I think Talent #4 is the fourth issue of a four-issue miniseries. The last panel says "The End", and no fifth issue has been solicited. However, when the next to last panel includes the lead character saying "the first thing I'm going to do is find the man at the center of this conspiracy" ... I'm sure you can forgive my confusion. Talent's an interesting book with beautiful art, but it's feeling of "pitch on paper" has bugged me from the start and this "ending" only reinforces that feeling. I really wonder how this would have turned out without the five studio bidding war. Would the series have had a true ending, instead of just a slight pause before the next installment?
Wha-huh? Deathblow #2 is among my favorite books of the week? I vacillated before buying this, as the first issue's darker-than-dark paramilitary/conspiracy/superhero vibe did nothing for me other than trigger flashbacks to the nineties. This second issue starts off in the same vein, then takes a left turn into birthday parties and talking dogs and opposing spy organizations called "U.S." and "T.H.E.M.". Though Carlos D'Anda's art remains solidly in the hyper-macho genre, Azzarello's script is starting to flirt with the madness of Matt Fraction's excellent Casanova, and could easily become one of the surprises in this Wildstorm relaunch.

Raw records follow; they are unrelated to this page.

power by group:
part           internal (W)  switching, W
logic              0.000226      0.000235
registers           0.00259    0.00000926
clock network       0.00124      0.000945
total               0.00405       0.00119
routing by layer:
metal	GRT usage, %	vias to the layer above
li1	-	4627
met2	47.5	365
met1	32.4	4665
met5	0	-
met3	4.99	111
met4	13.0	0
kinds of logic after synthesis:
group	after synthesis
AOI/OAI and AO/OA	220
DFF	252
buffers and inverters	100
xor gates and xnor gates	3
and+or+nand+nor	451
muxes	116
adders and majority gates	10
File: src/rtl/uart_tx_arbiter_if.sv
// uart_tx_arbiter_if: signal bundle between requesters, uart_tx and uart_tx_arbiter
//   req/req_data/req_ack          : requester handshake (N_REQ lanes)
//   tx_start/tx_data/tx_busy/tx_done : uart_tx handshake
//   grant_id/active/timeout_err   : arbiter status
//   slave  : arbiter view, master : client/uart view
interface uart_tx_arbiter_if #(
  parameter int N_REQ  = 4,
  parameter int DATA_W = 8
);
  localparam int ID_W = $clog2(N_REQ);
  logic [N_REQ-1:0]        req;
  logic [N_REQ*DATA_W-1:0] req_data;
  logic [N_REQ-1:0]        req_ack;
  logic                    tx_start;
  logic [DATA_W-1:0]       tx_data;
  logic                    tx_busy;
  logic                    tx_done;
  logic [ID_W-1:0]         grant_id;
  logic                    active;
  logic                    timeout_err;
  modport master (
    output req, req_data, tx_busy, tx_done,
    input  req_ack, tx_start, tx_data, grant_id, active, timeout_err
  );
  modport slave (
    input  req, req_data, tx_busy, tx_done,
    output req_ack, tx_start, tx_data, grant_id, active, timeout_err
  );
endinterface
### config.mk
export PLATFORM = sky130hd
export DESIGN_NAME = pwm_breath_ctrl_flat
export DESIGN_NICKNAME = d
export VERILOG_FILES = /design/src/rtl/pwm_breath_ctrl_pkg.sv /design/src/rtl/pwm_breath_ctrl_if.sv /design/src/rtl/pwm_breath_ctrl_tick_gen.sv /design/src/rtl/pwm_breath_ctrl.sv /design/src/flat_wrapper.sv
export SDC_FILE = /design/constraint.sdc
export NUM_CORES = 1
export LEC_CHECK = 0
export CORE_MARGIN = 1.5
export CORE_UTILIZATION = 35
export CTS_CLUSTER_DIAMETER = 80
export DETAILED_ROUTE_END_ITERATION = 7
export DONT_BUFFER_PORTS = 1
export GPL_ROUTABILITY_DRIVEN = 0
export HOLD_SLACK_MARGIN = 0.06
export PLACE_DENSITY = 0.54
export SYNTH_ARGS = -nofsm -noshare
export SYNTH_HDL_FRONTEND = slang
export SYNTH_SLANG_ARGS = --single-unit
### constraint.sdc
create_clock -name clk -period 4.3 [get_ports clk]
set_input_delay 0.215 -clock clk [delete_from_list [all_inputs] [get_ports clk]]
set_output_delay 0.215 -clock clk [all_outputs]
set_load 0.01 [all_outputs]
### src/rtl/pwm_breath_ctrl_pkg.sv
// Shared state encoding for the breathing-PWM sequencer; HOLD_* states are only reachable with PWM_BREATH_HOLD_EN.
// Holds no logic, so it adds no latency and has no flow control of its own.
package pwm_breath_pkg;

  localparam logic [2:0] ST_IDLE      = 3'd0;
  localparam logic [2:0] ST_RAMP_UP   = 3'd1;
  localparam logic [2:0] ST_HOLD_HIGH = 3'd2;
  localparam logic [2:0] ST_RAMP_DOWN = 3'd3;
  localparam logic [2:0] ST_HOLD_LOW  = 3'd4;

  typedef enum logic [2:0] {
    IDLE      = ST_IDLE,
    RAMP_UP   = ST_RAMP_UP,
    HOLD_HIGH = ST_HOLD_HIGH,
    RAMP_DOWN = ST_RAMP_DOWN,
    HOLD_LOW  = ST_HOLD_LOW
  } state_e;

endpackage

### src/rtl/pwm_breath_ctrl_if.sv
// Control/config bundle between a host and the breathing sequencer; outputs feed the PWM core.
// Plain level/pulse signals with no handshake: start is dropped while busy is high.
interface pwm_breath_ctrl_if #(
  parameter int N  = 16,
  parameter int PW = 16
);
  logic          start;
  logic          stop;
  logic          one_shot;
  logic [N-1:0]  period_in;
  logic [N-1:0]  duty_min;
  logic [N-1:0]  duty_max;
  logic [N-1:0]  step;
  logic [PW-1:0] step_div;
  logic [PW-1:0] hold_ticks;
  logic [N-1:0]  period_out;
  logic [N-1:0]  duty_out;
  logic          busy;
  logic          cycle_done;
  logic          cfg_err;

  modport master (
    output start, stop, one_shot, period_in, duty_min, duty_max, step, step_div, hold_ticks,
    input  period_out, duty_out, busy, cycle_done, cfg_err
  );

  modport slave (
    input  start, stop, one_shot, period_in, duty_min, duty_max, step, step_div, hold_ticks,
    output period_out, duty_out, busy, cycle_done, cfg_err
  );
endinterface

### src/rtl/pwm_breath_ctrl_tick_gen.sv
// Prescaler: tick is high on every (div+1)-th clock; clr restarts the count at 0.
// Tick is combinational from the counter, so it is usable in the same cycle; no backpressure.
module pwm_tick_gen #(
  parameter int PW = 16
) (
  input  logic          clk,
  input  logic          rst_n,
  input  logic          clr,
  input  logic [PW-1:0] div,
  output logic          tick
);

  logic [PW-1:0] cnt;

  assign tick = (cnt == div);

  always_ff @(posedge clk or negedge rst_n) begin
    if (!rst_n) begin
      cnt <= '0;
    end else if (clr || tick) begin
      cnt <= '0;
    end else begin
      cnt <= cnt + PW'(1);
    end
  end

endmodule

### src/rtl/pwm_breath_ctrl.sv
// Breathing-LED duty sequencer: ramps duty between captured floor/ceiling; PWM_BREATH_HOLD_EN adds hold plateaus.
// Outputs registered, start accepted -> outputs valid next clock; no backpressure, start ignored while busy.
module pwm_breath_ctrl
  import pwm_breath_pkg::*;
#(
  parameter int N  = 16,
  parameter int PW = 16
) (
  input  logic              clk,
  input  logic              rst_n,
  pwm_breath_ctrl_if.slave  bus
);

  state_e        state;
  logic [N-1:0]  period_r;
  logic [N-1:0]  duty_r;
  logic [N-1:0]  min_r;
  logic [N-1:0]  max_r;
  logic [N-1:0]  step_r;
  logic [PW-1:0] div_r;
  logic          one_shot_r;
  logic          stop_pending;
  logic          busy_r;
  logic          done_r;
  logic          err_r;

`ifdef PWM_BREATH_HOLD_EN
  logic [PW-1:0] hold_r;
  logic [PW-1:0] hold_cnt;
`else
  logic          unused_hold;
  assign unused_hold = ^bus.hold_ticks;
`endif

  logic          tick;
  logic          adv;
  logic          clr;
  logic          cyc_end;
  logic          cfg_bad;
  logic          up_done;
  logic          dn_done;
  logic          go_idle;
  logic [N:0]    up_sum;
  logic [N-1:0]  dn_gap;

  pwm_tick_gen #(.PW(PW)) u_tick (
    .clk   (clk),
    .rst_n (rst_n),
    .clr   (clr),
    .div   (div_r),
    .tick  (tick)
  );

  // Sum is one bit wider so a ceiling near 2^N cannot wrap; duty never drops below min_r, so dn_gap cannot underflow.
  always_comb begin
    up_sum  = {1'b0, duty_r} + {1'b0, step_r};
    dn_gap  = duty_r - min_r;
    up_done = (up_sum >= {1'b0, max_r});
    dn_done = (dn_gap < step_r) || (duty_r == min_r);
    cfg_bad = (bus.duty_min > bus.duty_max) || (bus.step == '0);
    go_idle = one_shot_r || stop_pending || bus.stop;
    adv     = 1'b0;
    case (state)
      RAMP_UP:   adv = tick && up_done;
      RAMP_DOWN: adv = tick && dn_done;
`ifdef PWM_BREATH_HOLD_EN
      HOLD_HIGH,
      HOLD_LOW:  adv = (hold_r == '0) || (tick && (hold_cnt == hold_r - PW'(1)));
`endif
      default:   adv = 1'b0;
    endcase
    // Every state change restarts the prescaler, so each state sees a full tick period first.
    clr = (state == IDLE) || adv;
`ifdef PWM_BREATH_HOLD_EN
    cyc_end = adv && (state == HOLD_LOW);
`else
    cyc_end = adv && (state == RAMP_DOWN);
`endif
  end

  always_ff @(posedge clk or negedge rst_n) begin
    if (!rst_n) begin
      state        <= IDLE;
      period_r     <= '0;
      duty_r       <= '0;
      min_r        <= '0;
      max_r        <= '0;
      step_r       <= '0;
      div_r        <= '0;
      one_shot_r   <= 1'b0;
      stop_pending <= 1'b0;
      busy_r       <= 1'b0;
      done_r       <= 1'b0;
      err_r        <= 1'b0;
`ifdef PWM_BREATH_HOLD_EN
      hold_r       <= '0;
      hold_cnt     <= '0;
`endif
    end else begin
      done_r <= 1'b0;
      err_r  <= 1'b0;
      if (state != IDLE && bus.stop) begin
        stop_pending <= 1'b1;
      end
`ifdef PWM_BREATH_HOLD_EN
      if (clr) begin
        hold_cnt <= '0;
      end else if (tick) begin
        hold_cnt <= hold_cnt + PW'(1);
      end
`endif
      case (state)
        IDLE: begin
          if (bus.start) begin
            if (cfg_bad) begin
              err_r <= 1'b1;
            end else begin
              state        <= RAMP_UP;
              busy_r       <= 1'b1;
              period_r     <= bus.period_in;
              duty_r       <= bus.duty_min;
              min_r        <= bus.duty_min;
              max_r        <= bus.duty_max;
              step_r       <= bus.step;
              div_r        <= bus.step_div;
              one_shot_r   <= bus.one_shot;
              stop_pending <= 1'b0;
`ifdef PWM_BREATH_HOLD_EN
              hold_r       <= bus.hold_ticks;
`endif
            end
          end
        end
        RAMP_UP: begin
          if (tick) begin
            if (up_done) begin
              duty_r <= max_r;
`ifdef PWM_BREATH_HOLD_EN
              state  <= HOLD_HIGH;
`else
              state  <= RAMP_DOWN;
`endif
            end else begin
              duty_r <= up_sum[N-1:0];
            end
          end
        end
        RAMP_DOWN: begin
          if (tick) begin
            if (dn_done) begin
              duty_r <= min_r;
`ifdef PWM_BREATH_HOLD_EN
              state  <= HOLD_LOW;
`endif
            end else begin
              duty_r <= duty_r - step_r;
            end
          end
        end
`ifdef PWM_BREATH_HOLD_EN
        HOLD_HIGH: begin
          if (adv) begin
            state <= RAMP_DOWN;
          end
        end
        HOLD_LOW: begin
        end
`endif
        default: state <= IDLE;
      endcase
      if (cyc_end) begin
        done_r <= 1'b1;
        if (go_idle) begin
          state        <= IDLE;
          busy_r       <= 1'b0;
          duty_r       <= '0;
          period_r     <= '0;
          stop_pending <= 1'b0;
        end else begin
          state        <= RAMP_UP;
          duty_r       <= min_r;
        end
      end
    end
  end

  assign bus.period_out = period_r;
  assign bus.duty_out   = duty_r;
  assign bus.busy       = busy_r;
  assign bus.cycle_done = done_r;
  assign bus.cfg_err    = err_r;

endmodule

### src/flat_wrapper.sv
// flat-port wrapper written by rule: the top's interface ports become plain ports
module pwm_breath_ctrl_flat import pwm_breath_pkg::*;
#(
  parameter int N  = 16,
  parameter int PW = 16
)
  (clk, rst_n, bus_start, bus_stop, bus_one_shot, bus_period_in, bus_duty_min, bus_duty_max, bus_step, bus_step_div, bus_hold_ticks, bus_period_out, bus_duty_out, bus_busy, bus_cycle_done, bus_cfg_err);
  pwm_breath_ctrl_if #(.N(N), .PW(PW)) bus_i ();
  input  logic clk;
  input  logic rst_n;
  input wire logic [$bits(bus_i.start)-1:0] bus_start;
  input wire logic [$bits(bus_i.stop)-1:0] bus_stop;
  input wire logic [$bits(bus_i.one_shot)-1:0] bus_one_shot;
  input wire logic [$bits(bus_i.period_in)-1:0] bus_period_in;
  input wire logic [$bits(bus_i.duty_min)-1:0] bus_duty_min;
  input wire logic [$bits(bus_i.duty_max)-1:0] bus_duty_max;
  input wire logic [$bits(bus_i.step)-1:0] bus_step;
  input wire logic [$bits(bus_i.step_div)-1:0] bus_step_div;
  input wire logic [$bits(bus_i.hold_ticks)-1:0] bus_hold_ticks;
  output wire logic [$bits(bus_i.period_out)-1:0] bus_period_out;
  output wire logic [$bits(bus_i.duty_out)-1:0] bus_duty_out;
  output wire logic [$bits(bus_i.busy)-1:0] bus_busy;
  output wire logic [$bits(bus_i.cycle_done)-1:0] bus_cycle_done;
  output wire logic [$bits(bus_i.cfg_err)-1:0] bus_cfg_err;
  assign bus_i.start = bus_start;
  assign bus_i.stop = bus_stop;
  assign bus_i.one_shot = bus_one_shot;
  assign bus_i.period_in = bus_period_in;
  assign bus_i.duty_min = bus_duty_min;
  assign bus_i.duty_max = bus_duty_max;
  assign bus_i.step = bus_step;
  assign bus_i.step_div = bus_step_div;
  assign bus_i.hold_ticks = bus_hold_ticks;
  assign bus_period_out = bus_i.period_out;
  assign bus_duty_out = bus_i.duty_out;
  assign bus_busy = bus_i.busy;
  assign bus_cycle_done = bus_i.cycle_done;
  assign bus_cfg_err = bus_i.cfg_err;
  pwm_breath_ctrl #(.N(N), .PW(PW)) u_core (.clk(clk), .rst_n(rst_n), .bus(bus_i));
endmodule
==> impl_metrics.py, run 1 <==
metrics = {
    "synth": {
        "syn-num-nets": 1185,
        "async_flop_share_pct": 100.0,
        "ys_top_cells_by_area": "dfrtp_1, ha_1, mux2_2, inv_1, nor2_1",
        "synth_ff_type": "dfrtp_1",
        "synth_cells": 987,
        "synth-seq-cells": 119,
        "ys_warn_count": 0,
        "syn_area_um2": 9086,
        "postSynthAreaPerCell_um2": 9.206,
        "synth_edf_count": 0,
        "seq_area_frac_synth_pct": 32.77,
        "synth_cell_types": 75,
        "yosysTopAreaCellShare_pct": 32.77,
        "synth_top_area_cell": "dfrtp_1",
    },
    "routing": {
        "ant_nets": 0,
        "drtIter0Drc": 568,
        "remaining_drc_errors": 0,
        "drtPass1Iterations": 8,
        "vias_per_cell": 5.376,
        "vias": 8354,
        "totalWireLength_mm": 29.50,
        "wl_per_cell_um": 18.98,
    },
    "finish": {
        "area_growth_pct": 36.46,
        "drive_gt1_share_pct": 25.98,
        "n_antenna_cell": 0,
        "layout.cells.non_filler": 1554,
        "fin_nets": 1409,
        "utilization_pct": 48.96,
        "mostFrequentLayoutCells": "buf_4, dfrtp_1, inv_1",
        "final_common_cell": "buf_4",
    },
    "floorplan": {
        "boundaryPins": 136,
        "die_w_um": 164.1,
        "start_util_pct": 35.88,
        "fp.coreArea_um2": 25330,
        "fp-row-count": 58,
        "die_y_um": 164.1,
        "die_area_um2": 26940,
    },
    "grt": {
        "grt_max_degree": 120,
        "grt_pass1_wl_mm": 45.97,
        "grt_usage_pct": 22.29,
        "antenna_found_initial": 0,
        "grt_pass1_vias": 8594,
        "grt-ovfl-total": 0,
    },
    "cts": {
        "cts_htree_levels": 4,
        "clk_latency_ns": 0.42,
        "path_clk_slew_ns": 0.07,
        "cts_buffers": 17,
        "clkSinkCount": 119,
        "root_buffer": "clkbuf_16",
        "cts.path.max_buffers": 2,
        "cts_tree": "built",
    },
    "sta": {
        "setup_viol": 3,
        "slew_headroom_pct": 7.549,
        "skew_ns": 0.01177,
        "hold_viol": 0,
        "rsz0062_at_grt": "true",
        "post-route-min-period_ns": 4.338,
        "max_freq_ghz": 0.2305,
        "timing.hold.ws_ns": 0.08568,
        "period_share_pct": 100.9,
        "fin_ws_ns": -0.03807,
        "drv_slew": 0,
        "worst_pin_slew_ns": 1.376,
    },
    "worst_setup_path": {
        "crit_arrival_ns": 4.68,
        "worstSetupPathType": "reg2reg",
        "path_max_fanout": 6,
        "critical_path.endpoint_type": "flop",
        "worstPathRequired_ns": 4.64,
        "setup.worst_path.start_class": "flop",
    },
    "worst_hold_path": {
        "hold_class": "in2reg",
    },
    "power_and_ir_drop": {
        "pwr-share-seq_pct": 15.3,
        "ir_worst_vdd_v": 0.0004282,
        "sw_frac_of_total_pct": 45.85,
        "p_comb_share_pct": 71.2,
        "p_sw_mw": 5.255,
        "power.internal_mw": 6.206,
        "p_leak_nw": 5.783,
        "powerDensity_nw_per_um2": 924.3,
        "clock_power_share_pct": 13.5,
    },
    "outcome": {
        "violations": "setup timing",
        "status": "complete, but fails checks",
    },
    "place": {
        "placed_cells": 1413,
        "port_buffers": 0,
        "dp_hpwl_mm": 21.52,
        "place_ws_ns": -0.3163,
    },
    "flow_run": {
        "maxCapViolations": 0,
    },
}
## flip-flops by register name, summed over array words and instances, names as in the netlist
signal / cells
u_core.bus.duty_out: 16
u_core.bus.period_out: 16
u_core.div_r: 16
u_core.max_r: 16
u_core.min_r: 16
u_core.step_r: 16
u_core.u_tick.cnt: 16
u_core.state: 2
u_core.bus.busy: 1
u_core.bus.cfg_err: 1
u_core.bus.cycle_done: 1
u_core.one_shot_r: 1
u_core.stop_pending: 1
## what timing repair did
item / CTS / global route
buffers inserted: 15 / 13
setup endpoints to repair: 37 / 37
hold buffers: 84 / 0
gates resized for setup: 32 / 61
hold endpoints to repair: 203 / 0
pin swaps: 23 / 50
gates cloned: 1 / 1
## logic make-up (layout without fill, tap and decap cells)
group / Yosys count / after routing / synth area share (%)
AO/OA/AOI/OAI: 242 / 242 / 19.03
XOR/XNOR: 61 / 61 / 5.880
AND/OR/NAND/NOR: 270 / 271 / 14.54
adder cells (fa/ha/maj): 97 / 97 / 13.61
multiplexers: 70 / 70 / 8.400
buffers and inverters: 128 / 364 / 5.770
flip-flops: 119 / 119 / 32.77
## metrics by stage
step                power (mW)   TNS, ns  cell area, um^2
CTS                      10.57  -0.04403            12050
global route             12.27    -4.164            12400
detailed placement       8.458    -6.616            10340
global placement         8.403    -2.765            10340
floorplan                6.030         0             9091
finish                   11.46  -0.05301            12400
## path summary, 6_finish.rpt
check | end | slack (ns) | start | cells after the start
worst min register to register | u_core.max_r[11] | 0.48 | u_core.max_r[11] | 2
min in group asynchronous | u_core.bus.period_out[5] | 0.41 | rst_n | 2
worst min-delay path | u_core.bus.duty_out[12] | 0.09 | bus_duty_min[12] | 2
worst max-delay path | u_core.bus.duty_out[1] | -0.04 | u_core.bus.duty_out[0] | 22
worst max register to register | u_core.bus.duty_out[1] | -0.04 | u_core.bus.duty_out[0] | 22
max in group asynchronous | u_core.step_r[7] | 3.39 | rst_n | 2
## synth_stat cells, types with 6 or more instances
cell and instances:
a221oi_1 9, nor4_1 13, a21oi_1 51, a21o_1 18, o21a_1 8, inv_1 93
o21ai_0 48, a31oi_1 11, ha_1 94, mux2i_1 20, xnor2_1 31, o211ai_1 8
o2111ai_1 11, mux2_2 50, xor2_1 30, dfrtp_1 119, a211oi_1 14, nand3_1 30
nor3_1 14, nand2b_1 12, or3_1 6, nor2_1 79, clkbuf_1 16, nand4_1 13
nor2b_1 14, buf_2 14, nand2_1 61
## critical path: stages (launching register included)
cell       delay [ns]
dfrtp_1          0.41
inv_2            0.10
ha_4             0.14
inv_2            0.03
fa_2             0.33
a21o_1           0.18
a21oi_2          0.15
o21bai_1         0.09
a21o_1           0.23
a21oi_4          0.23
o21ai_2          0.08
a21oi_2          0.14
xnor2_1          0.10
ha_1             0.19
a21o_1           0.18
a211o_1          0.30
a41oi_2          0.23
o31ai_4          0.15
a2111oi_4        0.35
buf_6            0.19
a21o_1           0.14
o32a_1           0.14
a21boi_2         0.19
## power groups by stage
| stage | combinational, mW | sequential (mW) | clock [mW] |
|---|---|---|---|
| floorplan | 4.32 | 1.71 | 0 |
| global placement | 6.66 | 1.75 | 0 |
| detailed placement | 6.71 | 1.75 | 0 |
| CTS | 7.25 | 1.74 | 1.58 |
| global route | 8.86 | 1.79 | 1.62 |
| finish | 8.16 | 1.75 | 1.55 |
## metal layers
metal / wire length, um / global-route usage (%)
met3: 1515 / 4.242
met1: 13370 / 29.27
met5: 0 / 0
met4: 863 / 7.769
met2: 13750 / 36.50
## final cells by class
class                   instances  area, um^2
repair buffers                238        2082
multi-input cells             741        5948
fillers                      2361       12930
flip-flops and latches        119        2978
clock buffers                  18       439.2
inverters                      94       352.8
well taps                     330       412.9
clock inverters                14       186.4
No activity file was read; power rests on OpenSTA's default activity.
==> run 2, diff against run 1 <==
Settings changed: CORE_UTILIZATION 35 to 45, PLACE_DENSITY 0.54 to 0.65, SETUP_SLACK_MARGIN set to 0.15.
==> impl_metrics.py, run 2 (synthesis results as in run 1) <==
metrics = {
    "outcome": {
        "status": "complete, but fails checks",
        "violations": "setup timing",
    },
    "worst_setup_path": {
        "critPathLaunch": "u_core.min_r[0]",
        "setup.worst_path.start_class": "flop",
        "crit_arrival_ns": 4.70,
        "worstPathCellList": "ha_4 -> buf_4 -> nor2b_4 -> o21ai_2 -> a21boi_2 -> o21a_1 -> o21ai_4 -> a211oi_4 -> nor4_2 -> a311o_1 -> ha_4 -> a21o_1 -> a211o_1 -> a41oi_2 -> o31ai_4 -> a2111oi_4 -> buf_4 -> a21o_1 -> o32a_1 -> a21boi_4",
        "critPathSlowestCell": "dfrtp_1",
        "crit_buf_inv": 2,
        "max_stage_delay_ns": 0.42,
        "path_max_fanout": 4,
        "critical_path.endpoint_type": "flop",
        "cp_top_family": "compound AO/OA/AOI/OAI gates",
        "worstPathRequired_ns": 4.64,
        "worstSetupPathType": "reg2reg",
        "r2r-start": "u_core.min_r[0]",
    },
    "cts": {
        "cts_htree_levels": 4,
        "path_clk_slew_ns": 0.06,
        "clk_latency_ns": 0.43,
        "root_buffer": "clkbuf_16",
        "cts_tree": "built",
        "cts.path.max_buffers": 2,
        "cts_buffers": 17,
        "clkSinkCount": 119,
    },
    "worst_hold_path": {
        "hold_start": "bus_duty_min[0]",
        "hold_class": "in2reg",
    },
    "floorplan": {
        "die_y_um": 145.1,
        "boundaryPins": 136,
        "die_w_um": 145.1,
        "fp.coreArea_um2": 19650,
        "die_area_um2": 21050,
        "start_util_pct": 46.23,
        "fp-row-count": 51,
    },
    "flow_run": {
        "maxCapViolations": 0,
    },
    "sta": {
        "timing.hold.ws_ns": 0.06437,
        "hold_viol": 0,
        "skew_ns": 0.01107,
        "worst_pin_slew_ns": 1.114,
        "drv_slew": 0,
        "setup_viol": 4,
        "slew_headroom_pct": 25.27,
        "post-route-min-period_ns": 4.356,
        "tns_ns": -0.1015,
        "max_freq_ghz": 0.2295,
        "rsz0062_at_grt": "true",
        "fin_ws_ns": -0.05646,
        "period_share_pct": 101.3,
    },
    "place": {
        "dp_hpwl_mm": 20.19,
        "place_ws_ns": -0.1627,
        "placed_cells": 1315,
        "port_buffers": 0,
        "placed_cell_area_um2": 10030,
    },
    "finish": {
        "n_antenna_cell": 0,
        "area_growth_pct": 36.37,
        "mostFrequentLayoutCells": "dfrtp_1, buf_4, inv_1",
        "stdcell_area_um2": 12390,
        "layout.area.seq_um2": 2979,
        "multiInputGateArea_um2": 6173,
        "utilization_pct": 63.04,
        "layout.cells.non_filler": 1460,
        "fin_nets": 1380,
        "final_common_cell": "dfrtp_1",
        "drive_gt1_share_pct": 26.69,
        "fillers": 1650,
    },
    "grt": {
        "grt_max_degree": 120,
        "grt_usage_pct": 26.51,
        "antenna_found_initial": 0,
        "use_met1_pct": 32.76,
        "grt-busiest-layer": "met2",
        "met3_usage_pct": 5.943,
        "met2_usage_pct": 44.76,
        "grt-ovfl-total": 0,
        "grt_pass1_wl_mm": 43.68,
        "grt_pass1_vias": 8185,
    },
    "power_and_ir_drop": {
        "power_mw": 11.79,
        "ir_worst_vdd_v": 0.0007108,
        "p_leak_nw": 5.695,
        "powerDensity_nw_per_um2": 951.2,
    },
    "routing": {
        "wl_per_cell_um": 19.78,
        "remaining_drc_errors": 0,
        "vias_per_cell": 5.783,
        "drtIter0Drc": 638,
        "vias": 8443,
        "drtPass1Iterations": 5,
        "ant_nets": 0,
        "totalWireLength_mm": 28.89,
    },
}
-- run 2: final cells by class --
| class | instances | area share, % |
|---|---|---|
| Timing Repair Buffer | 209 | 15.75 |
| Clock buffer | 17 | 3.433 |
| Sequential cell | 119 | 24.04 |
| Inverter | 94 | 2.848 |
| Multi-Input combinational cell | 741 | 49.82 |
| Tap cell | 265 | 2.676 |
| Clock inverter | 15 | 1.424 |
-- run 2: where the power goes --
part / leakage, nW / internal, mW / switching [mW]
combinational: 3.83 / 4.06 / 4.45
clock: 0.296 / 0.878 / 0.618
sequential: 1.57 / 1.40 / 0.370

Oh! Hey! Speaking of Matt Fraction and "darker-than-dark paramilitary/conspiracy/superhero vibe", along comes Punisher War Journal #1. Punisher's a character that I've never had much use for: having read many a Mack Bolan adventure back in the day, I can't help but see Frank Castle as a pale knockoff of something without much substance to start with. Matt Fraction's the draw here, and he delivers what is easily the best comicbookery to arise out of Marvel's Civil War shenanigans. This is a very different take than the grim-n-gritty killer that personified the Chromium Age Of Comics, and reads as the diary of a madman. There's no mistake: Frank Castle is bugshit nuts, and Ariel Olivetti's off-kilter perspectives only heighten the feeling that we're seeing the world through crazy eyes.